* ceciliasei...@gmx.de:
As you were talking about list.pop()...

Is anyone able to reproduce the following and explain why this happens by chance? (Using 3.1.1)

l1 = ["ready", "steady", "go"]
l2 = ["one", "two", "tree"]
l3 = ["lift off"]

for w in l1:
   print(l1.pop())  #prints only "go steady" - why not "ready"??

for w in range(len(l2)):
   print(l2.pop())  #prints "three two one" as expected
  for w in l3:
   print(l3.pop()) #prints "lift off" - inconsistent to first case...


At least for 2.2.3 I found the first way to iterate the list as default, I guess it is deprecated now but still what happens seems weird to me...

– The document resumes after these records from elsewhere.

`config.mk`:
```
export PLATFORM = sky130hd
export DESIGN_NAME = rxpc_fifo_rdclk
export DESIGN_NICKNAME = d
export VERILOG_FILES = /design/src/rtl/rxpc_pkg.sv /design/src/rtl/rxpc_fifo_rdclk.sv
export SDC_FILE = /design/constraint.sdc
export NUM_CORES = 1
export LEC_CHECK = 0
export BUFFER_PORTS_ARGS = -buffer_cell sky130_fd_sc_hd__buf_2
export CORE_ASPECT_RATIO = 0.9
export CORE_MARGIN = 2
export CORE_UTILIZATION = 58
export DETAILED_ROUTE_END_ITERATION = 10
export HOLD_SLACK_MARGIN = 0.05
export PLACE_DENSITY = 0.79
export SKIP_LAST_GASP = 1
export SLEW_MARGIN = 20
export SYNTH_ARGS = -nofsm -noshare
export SYNTH_HDL_FRONTEND = slang
export SYNTH_SLANG_ARGS = --single-unit
export TNS_END_PERCENT = 50
```
`constraint.sdc`:
```
create_clock -name clk_sys -period 9.15 [get_ports clk_sys]
set_clock_uncertainty 0.2 [all_clocks]
set_input_delay 0.915 -clock clk_sys [delete_from_list [all_inputs] [get_ports clk_sys]]
set_output_delay 0.915 -clock clk_sys [all_outputs]
set_load 0.01 [all_outputs]
```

Arnaud Delobelle has already answered your question, but you might alternatively try this angle:


l1 = ["ready", "steady", "go"]
l2 = ["one", "two", "tree"]
l3 = ["lift off"]

for w in l1:
   print( w, l1 )
   print(l1.pop())  #prints only "go steady" - why not "ready"??

for w in range(len(l2)):
   print(l2.pop())  #prints "three two one" as expected
for w in l3:
   print( w, l3 )
   print(l3.pop()) #prints "lift off" - inconsistent to first case...


If the list has at least one item you always get into the first iteration of the loop. I.e. there's no inconsistency, unless you count the lack of an exception as an inconsistency. I don't know whether the behavior is clearly defined or not; there is a possibility that it might be well-defined.